** Opening DATASET CONTENT block **

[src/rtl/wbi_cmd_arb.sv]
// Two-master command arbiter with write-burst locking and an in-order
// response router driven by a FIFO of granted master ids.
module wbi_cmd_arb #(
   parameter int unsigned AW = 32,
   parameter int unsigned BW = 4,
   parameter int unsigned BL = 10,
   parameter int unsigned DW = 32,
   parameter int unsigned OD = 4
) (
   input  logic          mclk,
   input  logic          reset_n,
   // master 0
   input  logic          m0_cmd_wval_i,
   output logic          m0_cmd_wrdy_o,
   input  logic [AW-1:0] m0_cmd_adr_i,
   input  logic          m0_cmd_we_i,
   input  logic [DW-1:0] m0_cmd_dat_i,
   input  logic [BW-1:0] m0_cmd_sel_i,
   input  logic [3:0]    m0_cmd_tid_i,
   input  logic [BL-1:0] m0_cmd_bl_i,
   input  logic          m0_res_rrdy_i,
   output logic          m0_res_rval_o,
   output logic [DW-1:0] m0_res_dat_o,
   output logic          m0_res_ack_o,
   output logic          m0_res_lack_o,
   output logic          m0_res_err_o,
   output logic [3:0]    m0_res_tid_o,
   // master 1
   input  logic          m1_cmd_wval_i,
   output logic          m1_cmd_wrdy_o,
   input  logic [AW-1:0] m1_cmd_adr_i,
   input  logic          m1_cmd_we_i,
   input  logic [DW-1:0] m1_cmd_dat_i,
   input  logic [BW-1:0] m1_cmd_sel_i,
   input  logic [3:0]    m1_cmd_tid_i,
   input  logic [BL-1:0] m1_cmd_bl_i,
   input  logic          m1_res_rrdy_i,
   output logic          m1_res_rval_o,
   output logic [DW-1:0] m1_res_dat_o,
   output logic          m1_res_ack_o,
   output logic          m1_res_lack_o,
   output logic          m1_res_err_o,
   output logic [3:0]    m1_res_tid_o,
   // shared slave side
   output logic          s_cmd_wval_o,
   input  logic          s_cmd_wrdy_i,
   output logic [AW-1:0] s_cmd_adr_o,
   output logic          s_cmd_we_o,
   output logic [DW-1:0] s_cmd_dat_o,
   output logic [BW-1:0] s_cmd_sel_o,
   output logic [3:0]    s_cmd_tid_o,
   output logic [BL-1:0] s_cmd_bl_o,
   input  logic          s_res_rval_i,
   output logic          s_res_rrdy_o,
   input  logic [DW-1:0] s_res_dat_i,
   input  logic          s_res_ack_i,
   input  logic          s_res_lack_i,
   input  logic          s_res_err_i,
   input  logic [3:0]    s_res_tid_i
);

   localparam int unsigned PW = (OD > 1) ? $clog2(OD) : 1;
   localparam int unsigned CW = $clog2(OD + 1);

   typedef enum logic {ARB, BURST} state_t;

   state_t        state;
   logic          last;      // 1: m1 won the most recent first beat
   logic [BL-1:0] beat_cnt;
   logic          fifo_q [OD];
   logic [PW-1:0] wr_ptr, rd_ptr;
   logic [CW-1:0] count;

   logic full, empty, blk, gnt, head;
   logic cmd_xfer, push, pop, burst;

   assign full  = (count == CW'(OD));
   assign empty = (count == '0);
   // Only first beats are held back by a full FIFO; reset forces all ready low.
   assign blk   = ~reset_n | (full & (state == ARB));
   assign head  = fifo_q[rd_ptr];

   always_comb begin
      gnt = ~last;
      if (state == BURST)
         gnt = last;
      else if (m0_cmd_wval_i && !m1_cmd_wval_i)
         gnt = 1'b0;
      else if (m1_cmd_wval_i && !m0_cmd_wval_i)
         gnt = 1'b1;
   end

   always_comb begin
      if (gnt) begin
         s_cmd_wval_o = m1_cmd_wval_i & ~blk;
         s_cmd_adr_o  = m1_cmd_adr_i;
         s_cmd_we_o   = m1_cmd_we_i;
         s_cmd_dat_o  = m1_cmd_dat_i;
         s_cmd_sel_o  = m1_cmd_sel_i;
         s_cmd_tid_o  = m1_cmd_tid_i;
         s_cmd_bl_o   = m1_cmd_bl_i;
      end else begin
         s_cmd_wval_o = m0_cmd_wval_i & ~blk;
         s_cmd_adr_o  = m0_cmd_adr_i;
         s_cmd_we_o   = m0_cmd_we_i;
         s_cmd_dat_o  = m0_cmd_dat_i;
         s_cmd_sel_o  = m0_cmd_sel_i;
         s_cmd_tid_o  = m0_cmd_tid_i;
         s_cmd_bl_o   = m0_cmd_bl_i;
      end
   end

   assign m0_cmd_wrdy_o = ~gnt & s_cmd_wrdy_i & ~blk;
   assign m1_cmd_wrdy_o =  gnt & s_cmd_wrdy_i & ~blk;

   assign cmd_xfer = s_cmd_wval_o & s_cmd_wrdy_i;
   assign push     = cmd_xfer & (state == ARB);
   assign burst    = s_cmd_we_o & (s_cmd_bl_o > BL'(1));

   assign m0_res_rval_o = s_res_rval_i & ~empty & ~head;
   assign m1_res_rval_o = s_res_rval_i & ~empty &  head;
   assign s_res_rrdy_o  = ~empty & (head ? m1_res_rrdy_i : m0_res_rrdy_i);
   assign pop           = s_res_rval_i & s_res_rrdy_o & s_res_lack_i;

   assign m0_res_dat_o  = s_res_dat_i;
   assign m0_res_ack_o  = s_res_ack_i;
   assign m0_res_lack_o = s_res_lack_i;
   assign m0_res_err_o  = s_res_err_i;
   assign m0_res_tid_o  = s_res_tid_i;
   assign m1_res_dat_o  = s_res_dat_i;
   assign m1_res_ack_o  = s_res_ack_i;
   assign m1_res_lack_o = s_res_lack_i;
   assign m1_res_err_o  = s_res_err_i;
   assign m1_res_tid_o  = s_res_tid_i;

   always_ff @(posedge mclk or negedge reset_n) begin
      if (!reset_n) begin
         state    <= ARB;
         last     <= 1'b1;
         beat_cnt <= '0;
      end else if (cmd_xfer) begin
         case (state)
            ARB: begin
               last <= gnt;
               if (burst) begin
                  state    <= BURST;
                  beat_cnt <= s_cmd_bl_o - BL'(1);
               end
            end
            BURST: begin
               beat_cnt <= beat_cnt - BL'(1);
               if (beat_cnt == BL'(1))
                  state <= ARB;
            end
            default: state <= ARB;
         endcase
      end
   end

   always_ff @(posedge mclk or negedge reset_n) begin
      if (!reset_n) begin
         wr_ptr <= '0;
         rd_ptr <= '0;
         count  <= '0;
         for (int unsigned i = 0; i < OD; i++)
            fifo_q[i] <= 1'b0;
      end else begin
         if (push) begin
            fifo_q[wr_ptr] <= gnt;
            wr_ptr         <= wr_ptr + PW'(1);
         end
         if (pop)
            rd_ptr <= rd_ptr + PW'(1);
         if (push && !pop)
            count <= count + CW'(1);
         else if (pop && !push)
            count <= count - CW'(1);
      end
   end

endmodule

** Closing DATASET CONTENT block **
** Opening DATASET CONTENT block **

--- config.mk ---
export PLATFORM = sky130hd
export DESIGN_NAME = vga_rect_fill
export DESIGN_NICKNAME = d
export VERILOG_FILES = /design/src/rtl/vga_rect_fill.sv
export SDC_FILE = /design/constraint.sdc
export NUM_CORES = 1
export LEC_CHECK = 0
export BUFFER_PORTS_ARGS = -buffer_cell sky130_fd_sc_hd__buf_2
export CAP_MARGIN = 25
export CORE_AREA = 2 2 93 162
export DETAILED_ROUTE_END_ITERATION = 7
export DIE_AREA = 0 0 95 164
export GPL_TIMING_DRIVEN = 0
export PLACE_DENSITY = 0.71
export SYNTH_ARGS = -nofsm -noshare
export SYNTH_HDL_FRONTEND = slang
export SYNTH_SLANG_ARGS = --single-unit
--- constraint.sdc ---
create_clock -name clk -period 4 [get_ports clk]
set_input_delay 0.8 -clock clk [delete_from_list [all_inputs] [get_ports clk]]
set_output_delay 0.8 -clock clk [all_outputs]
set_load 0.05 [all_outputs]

** Closing DATASET CONTENT block **
** Opening DATASET CONTENT block **

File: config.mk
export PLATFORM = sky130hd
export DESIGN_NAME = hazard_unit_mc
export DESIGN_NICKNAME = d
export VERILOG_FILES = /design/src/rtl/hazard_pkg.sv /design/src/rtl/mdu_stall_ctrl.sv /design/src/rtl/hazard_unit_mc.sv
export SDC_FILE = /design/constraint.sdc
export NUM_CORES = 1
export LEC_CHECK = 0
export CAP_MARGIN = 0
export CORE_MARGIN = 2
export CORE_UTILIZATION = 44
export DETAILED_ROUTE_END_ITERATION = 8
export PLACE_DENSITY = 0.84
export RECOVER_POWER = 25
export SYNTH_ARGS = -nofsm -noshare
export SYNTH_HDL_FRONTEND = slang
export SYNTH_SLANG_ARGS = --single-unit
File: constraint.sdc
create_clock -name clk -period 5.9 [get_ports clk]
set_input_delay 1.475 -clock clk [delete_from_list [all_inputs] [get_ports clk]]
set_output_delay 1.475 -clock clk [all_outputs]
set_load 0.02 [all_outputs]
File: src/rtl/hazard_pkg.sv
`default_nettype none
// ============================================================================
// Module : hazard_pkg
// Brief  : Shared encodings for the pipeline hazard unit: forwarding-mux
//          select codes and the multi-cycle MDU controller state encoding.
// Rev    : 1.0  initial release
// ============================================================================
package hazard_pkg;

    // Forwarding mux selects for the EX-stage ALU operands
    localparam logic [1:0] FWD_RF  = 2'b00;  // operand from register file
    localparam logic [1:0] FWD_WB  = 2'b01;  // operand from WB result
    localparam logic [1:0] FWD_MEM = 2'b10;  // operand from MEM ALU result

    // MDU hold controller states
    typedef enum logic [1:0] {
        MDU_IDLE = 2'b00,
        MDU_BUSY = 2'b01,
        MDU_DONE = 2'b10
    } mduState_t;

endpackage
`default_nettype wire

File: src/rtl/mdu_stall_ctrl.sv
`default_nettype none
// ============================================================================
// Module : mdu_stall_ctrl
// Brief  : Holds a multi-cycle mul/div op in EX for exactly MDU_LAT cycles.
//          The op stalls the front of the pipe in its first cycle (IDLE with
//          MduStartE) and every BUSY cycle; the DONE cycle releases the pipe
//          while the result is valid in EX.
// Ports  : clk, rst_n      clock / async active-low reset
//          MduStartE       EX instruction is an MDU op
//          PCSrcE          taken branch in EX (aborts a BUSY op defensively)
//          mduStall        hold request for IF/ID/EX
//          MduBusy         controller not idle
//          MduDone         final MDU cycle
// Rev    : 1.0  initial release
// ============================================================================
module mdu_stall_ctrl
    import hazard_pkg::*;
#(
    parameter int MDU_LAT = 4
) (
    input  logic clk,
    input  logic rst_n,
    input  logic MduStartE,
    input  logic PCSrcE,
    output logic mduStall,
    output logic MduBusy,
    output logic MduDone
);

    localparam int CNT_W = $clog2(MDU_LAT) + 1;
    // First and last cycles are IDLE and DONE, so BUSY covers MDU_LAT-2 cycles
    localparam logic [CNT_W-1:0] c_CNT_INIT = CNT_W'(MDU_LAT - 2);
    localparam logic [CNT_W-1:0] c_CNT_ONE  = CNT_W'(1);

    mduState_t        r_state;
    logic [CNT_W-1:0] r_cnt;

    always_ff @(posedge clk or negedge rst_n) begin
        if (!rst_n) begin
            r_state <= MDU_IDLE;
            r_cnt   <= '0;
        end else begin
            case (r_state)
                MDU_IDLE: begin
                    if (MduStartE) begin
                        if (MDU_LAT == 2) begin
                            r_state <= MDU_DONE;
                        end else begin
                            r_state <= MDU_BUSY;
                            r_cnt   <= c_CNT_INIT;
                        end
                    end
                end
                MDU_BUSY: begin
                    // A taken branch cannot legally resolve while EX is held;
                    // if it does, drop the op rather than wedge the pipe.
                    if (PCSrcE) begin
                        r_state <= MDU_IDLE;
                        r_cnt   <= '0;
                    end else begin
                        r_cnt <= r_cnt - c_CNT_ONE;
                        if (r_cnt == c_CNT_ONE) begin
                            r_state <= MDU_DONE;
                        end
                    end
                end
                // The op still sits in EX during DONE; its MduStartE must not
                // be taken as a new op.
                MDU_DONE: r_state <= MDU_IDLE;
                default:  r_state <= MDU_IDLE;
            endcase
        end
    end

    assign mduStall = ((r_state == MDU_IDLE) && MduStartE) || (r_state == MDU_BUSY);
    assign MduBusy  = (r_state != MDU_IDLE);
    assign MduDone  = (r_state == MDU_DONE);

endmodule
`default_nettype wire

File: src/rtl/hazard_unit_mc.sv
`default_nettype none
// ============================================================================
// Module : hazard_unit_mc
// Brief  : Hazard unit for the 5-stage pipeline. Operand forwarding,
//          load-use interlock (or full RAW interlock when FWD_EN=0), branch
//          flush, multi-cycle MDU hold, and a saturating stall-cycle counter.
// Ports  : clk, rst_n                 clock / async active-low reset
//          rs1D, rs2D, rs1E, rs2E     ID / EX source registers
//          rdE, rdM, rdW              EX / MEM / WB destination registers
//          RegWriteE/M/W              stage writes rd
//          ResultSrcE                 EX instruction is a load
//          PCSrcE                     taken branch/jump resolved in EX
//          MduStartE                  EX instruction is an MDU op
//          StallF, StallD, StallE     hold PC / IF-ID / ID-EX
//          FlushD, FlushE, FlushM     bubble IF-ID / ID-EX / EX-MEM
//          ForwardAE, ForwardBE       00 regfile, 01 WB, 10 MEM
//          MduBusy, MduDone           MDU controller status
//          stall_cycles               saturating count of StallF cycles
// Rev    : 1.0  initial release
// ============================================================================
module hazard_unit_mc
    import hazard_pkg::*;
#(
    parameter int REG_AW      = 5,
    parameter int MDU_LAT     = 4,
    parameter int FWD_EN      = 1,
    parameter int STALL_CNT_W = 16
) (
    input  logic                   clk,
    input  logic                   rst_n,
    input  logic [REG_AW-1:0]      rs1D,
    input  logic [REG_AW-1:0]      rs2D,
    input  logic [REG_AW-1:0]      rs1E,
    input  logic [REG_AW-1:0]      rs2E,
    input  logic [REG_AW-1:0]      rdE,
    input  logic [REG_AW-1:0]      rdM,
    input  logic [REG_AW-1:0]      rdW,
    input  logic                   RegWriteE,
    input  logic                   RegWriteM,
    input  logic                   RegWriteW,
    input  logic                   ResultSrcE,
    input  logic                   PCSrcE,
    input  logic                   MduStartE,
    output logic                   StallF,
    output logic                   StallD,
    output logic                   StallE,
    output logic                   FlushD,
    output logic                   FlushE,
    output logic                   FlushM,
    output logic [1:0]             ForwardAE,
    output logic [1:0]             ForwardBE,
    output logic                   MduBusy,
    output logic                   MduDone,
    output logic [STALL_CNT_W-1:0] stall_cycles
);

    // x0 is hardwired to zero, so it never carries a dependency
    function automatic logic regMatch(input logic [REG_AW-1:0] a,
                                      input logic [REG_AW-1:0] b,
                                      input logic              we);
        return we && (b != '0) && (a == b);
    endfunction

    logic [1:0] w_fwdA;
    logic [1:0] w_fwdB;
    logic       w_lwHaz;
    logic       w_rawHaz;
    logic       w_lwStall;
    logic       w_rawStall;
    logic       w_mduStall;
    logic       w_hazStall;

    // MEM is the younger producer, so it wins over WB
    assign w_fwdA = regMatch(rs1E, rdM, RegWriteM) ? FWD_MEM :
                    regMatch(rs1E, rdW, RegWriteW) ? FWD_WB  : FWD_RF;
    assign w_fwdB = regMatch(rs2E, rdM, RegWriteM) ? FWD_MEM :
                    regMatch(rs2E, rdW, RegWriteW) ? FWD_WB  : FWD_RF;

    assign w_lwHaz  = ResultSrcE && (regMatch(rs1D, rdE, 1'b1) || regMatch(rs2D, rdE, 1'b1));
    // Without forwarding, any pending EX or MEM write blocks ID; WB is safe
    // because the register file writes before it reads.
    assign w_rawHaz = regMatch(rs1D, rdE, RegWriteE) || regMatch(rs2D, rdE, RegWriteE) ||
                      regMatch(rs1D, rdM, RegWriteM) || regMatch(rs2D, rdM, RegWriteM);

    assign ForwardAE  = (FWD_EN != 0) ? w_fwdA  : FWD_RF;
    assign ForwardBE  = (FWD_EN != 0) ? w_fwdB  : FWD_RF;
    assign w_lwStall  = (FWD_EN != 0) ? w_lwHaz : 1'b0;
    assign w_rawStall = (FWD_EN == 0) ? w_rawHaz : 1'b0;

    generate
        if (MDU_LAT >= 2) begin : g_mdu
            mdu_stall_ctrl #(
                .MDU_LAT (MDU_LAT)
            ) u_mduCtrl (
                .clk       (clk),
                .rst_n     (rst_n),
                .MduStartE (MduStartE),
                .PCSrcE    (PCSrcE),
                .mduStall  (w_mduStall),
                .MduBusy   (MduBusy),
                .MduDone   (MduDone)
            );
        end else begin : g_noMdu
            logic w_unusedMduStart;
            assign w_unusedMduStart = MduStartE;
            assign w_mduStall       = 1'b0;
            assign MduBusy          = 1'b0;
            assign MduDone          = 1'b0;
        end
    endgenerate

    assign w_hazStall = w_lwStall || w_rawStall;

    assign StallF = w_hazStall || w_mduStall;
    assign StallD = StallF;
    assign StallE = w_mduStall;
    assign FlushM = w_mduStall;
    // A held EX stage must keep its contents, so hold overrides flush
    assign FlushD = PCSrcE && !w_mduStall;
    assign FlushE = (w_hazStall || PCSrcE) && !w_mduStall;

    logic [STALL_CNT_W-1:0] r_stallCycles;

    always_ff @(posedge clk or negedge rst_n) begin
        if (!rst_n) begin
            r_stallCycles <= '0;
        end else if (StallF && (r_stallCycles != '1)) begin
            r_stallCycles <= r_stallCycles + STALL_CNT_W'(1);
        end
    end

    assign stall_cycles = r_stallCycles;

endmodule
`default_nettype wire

** Closing DATASET CONTENT block **

→ WORK ORDER:
Read the records above. Show each line that has the string "full".

→ RESPONSE:
   logic full, empty, blk, gnt, head;
   assign full  = (count == CW'(OD));
   // Only first beats are held back by a full FIFO; reset forces all ready low.
   assign blk   = ~reset_n | (full & (state == ARB));
//          load-use interlock (or full RAW interlock when FWD_EN=0), branch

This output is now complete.